OPINION: The Republican Party's Commitment to Conservation

A week before the start of the 2016 Republican Convention, the Republican Party issued a platform that officially outlined its goals and principles in the upcoming election. Although much of the platform describes political goals not relevant to the world of outdoor recreation, one section of the platform concerns the Republican Party’s vision for the role of the United States Forest Service, which in turn presents a concern for hikers, mountain bikers, fishers, hunters, campers, backpackers, and all other outdoor recreationists across the country.

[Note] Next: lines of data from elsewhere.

File: src/rtl/irq_ctl.sv
module irq_ctl #(
  parameter int              AW       = 32,
  parameter int              RIDX_W   = 5,
  parameter int              LINK_REG = 31,
  parameter logic [AW-1:0]   VEC_ADDR = 32'h0000_0040
) (
  input  logic              clk,
  input  logic              rst,
  input  logic              irq_req,
  input  logic              op_enable,
  input  logic              op_disable,
  input  logic              op_return,
  input  logic              slot_busy,
  input  logic [AW-1:0]     cur_pc,
  input  logic [AW-1:0]     link_val,
  output logic              irq_ack,
  output logic              pc_load,
  output logic [AW-1:0]     pc_target,
  output logic              rf_we,
  output logic [RIDX_W-1:0] rf_waddr,
  output logic [AW-1:0]     rf_wdata
);
  localparam logic [RIDX_W-1:0] LINK_IDX = RIDX_W'(LINK_REG);

  logic ie;
  logic take;

  assign take = ie & irq_req & ~slot_busy;

  always_ff @(posedge clk or posedge rst) begin
    if (rst)                         ie <= 1'b0;
    else if (take)                   ie <= 1'b0;
    else if (op_return | op_enable)  ie <= 1'b1;
    else if (op_disable)             ie <= 1'b0;
  end

  assign irq_ack   = take;
  assign pc_load   = take | op_return;
  assign pc_target = take ? VEC_ADDR : link_val;
  assign rf_we     = take;
  assign rf_waddr  = LINK_IDX;
  assign rf_wdata  = cur_pc;
endmodule

File: config.mk
export PLATFORM = sky130hd
export DESIGN_NAME = irq_ctl
export DESIGN_NICKNAME = d
export VERILOG_FILES = /design/src/rtl/irq_ctl.sv
export SDC_FILE = /design/constraint.sdc
export NUM_CORES = 1
export LEC_CHECK = 0
export ABC_AREA = 1
export CORE_MARGIN = 2
export CORE_UTILIZATION = 20
export DETAILED_ROUTE_END_ITERATION = 8
export PLACE_DENSITY = 0.95
export SETUP_SLACK_MARGIN = 0.02
export SLEW_MARGIN = 5
export SYNTH_ARGS = -nofsm -noshare
export SYNTH_HDL_FRONTEND = slang
export SYNTH_SLANG_ARGS = --single-unit
File: constraint.sdc
create_clock -name clk -period 2.3 [get_ports clk]
set_input_delay 0.23 -clock clk [delete_from_list [all_inputs] [get_ports clk]]
set_output_delay 0.23 -clock clk [all_outputs]
set_load 0.005 [all_outputs]
==> summary.md, run 1 <==
| Metric | Value |
|---|---|
| Run status | finished, final reports clean |
| Final GP Congestion | 0.6293 |
| Final wirelength | 1770 microns |
| CP arrival | 1.75 ns |
| Mapped Avg Cell Area | 5.657 sq um |
| Place WS | 0.3018 ns |
| Synth Area in XOR/XNOR | 0 |
| DRC Markers | 0 |
| Max_cap viols | 0 |
| Post-synth cell types | 11 |
| Seq cells post-synth | 1 |
| Initial DRC count | 5 |
| TNS Setup | 0 ns |
| Latest clock arrival within the worst-skew pair | 0 ns |
| Worst-path clk slew | 0 ns |
| Non-Filler Instances | 201 |
| Simple logic cell fraction of the synthesized area | 0.2546 |
| Grt met1 use | 0.06296 |
| Maximum fanout along the worst path | 33 |
| DR pass1 iterations | 2 |
| Number of cell rows | 21 |
| Hold WS | 0.3721 ns |
| Post-synthesis compound-gate area fraction | 0 |
| GRT busiest layer | met2 |
| Commonest non-fill, non-tap cell in the layout | clkdlybuf4s50_1 |
| GRT Overall Usage | 0.07910 |
| Layout cells sized above 1 | 0.07097 |
| Port bufs | 73 |
| Critical path capture point type | primary output |
| Die ar. | 3846 sq um |
| Biggest regs | ie: 1 flops |
| HPWL Detailed | 1582 microns |
| Setup CP Type | in2out |
| CP Launch Type | primary input |
| Critical path data required time | 2.07 ns |
| Final Setup Violations | 0 |
| Ant diodes | 0 |
| Hold-fix buffers at CTS | 0 |
| Vias in the first global route | 609 |
| Static Leak | 0.5880 nW |
| Part of the Yosys area used for sequential elements | 0.03717 |
| WP buf/inv | 3 |
| Die Ht | 62.02 microns |
| Initial antenna violation count | 0 |
| Post-CTS setup buffer count | 0 |
| Grt total ovfl | 0 |
| Yosys warns | 0 |
| Top reg by flops | ie |
| Largest family of logic cells by synthesized area | buffers and inverters |
| Post-synthesis cell count | 119 |
| Core Area | 3284 sq um |
| Area grow syn2layout | 70.63% |
| Final period util | 0.8609 |
| Post-Syn Area | 673.1 sq um |
| Adder-cell share of the synthesized area | 0 |
| Initial core utilization | 0.2050 |
| Post-CTS sizing | 0 |
| Area after DPL | 1149 sq um |
| First-pass GRT wire length | 2373 microns |
| Fin. max-slew vios | 0 |
| # placed instances | 201 |
| Max Clock Skew | 0 ns |
| IO Pins | 143 |
| Tmin final | 1.980 ns |
| Largest net degree at the start of global routing | 34 |
| Yosys top cell by area | buf_4 |
| Final nets | 228 |
| Final hold viol count | 0 |
| Vias | 683 |
| DIE WIDTH | 62.02 microns |
| Share of the synthesized area in the top cell type | 0.4238 |
| Area contributors post-synth | buf_4, inv_1, nor2_1, nor2_2, dfrtp_1 |
| HP Class | in2async |
| Met3 usage in global routing | 0.03106 |
| Worst-path cell chain | clkdlybuf4s50_1, nand3_2, inv_4, clkdlybuf4s50_1 |
| Unrepaired setup endpoints after global routing | false |
| Leading cell types in the layout, fill and taps excluded | clkdlybuf4s50_1, inv_1, nor2_1, nor2_2 |
| Cell mode on critical path | clkdlybuf4s50_1 |
| VDD IR max | 112.2 uV |
| Antenna Nets Post-Route | 0 |
| Mux cell area share after synthesis | 0 |
| Worst path top cell family by delay | buffers and inverters |
| Max Fclk | 505.0 MHz |
| PwrDens | 200.5 nW/um^2 |
| DR WL/cell | 8.806 microns |
| Slowest CP cell | clkdlybuf4s50_1 |
| DR vias/cell | 3.398 |
| Final Cell Area | 1149 sq um |
| Max FFs per register | 1 |
| Worst path max stage delay | 0.59 ns |
| Met2 Usage GRT | 0.1667 |
| Min setup slack post-route | 0.3198 ns |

Although readers of this site are undoubtedly familiar with the U.S. Forest Service, allow us to briefly review what the Forest Service actually does. The USFS is a program governed by the U.S. Department of Agriculture. Its mission statement for the 193 million acres of public land it oversees is to “Sustain the health, diversity, and productivity of the Nation’s forests and grasslands to meet the needs of present and future generations.”

The term “productivity” refers in part to the USFS practice of allowing limited resource exploitation in the form of recreation, logging, and mining. Balanced against this exploitation, the USFS also pursues the conservation of open space, restoration and enhancement of the nation’s grasslands and forests, sustainment and enhancement of public recreation, providing science-based tools for forest management, and engaging urban Americans with forest programs.

The Republican Party’s vision for the role of the USFS sets a striking contrast with far-reaching consequences. After alluding to the agency’s vast catalog of timber and mineral resources, the platform declares “The Forest Service should be charged to use these resources to the best economic potential for the nation.” In a vacuum, this statement may come across as innocuous. After all, many people believe that public land can be a major source of revenue, and in many places the Forest Service is already a source of income for contracted companies. Recreational use has been shown to be a major economic engine to regions near National Forests, Monuments, and Parks. A steady increase in recreational use correlates with the growing realization that American public health benefits from physical, psychological, and social recreation on public lands.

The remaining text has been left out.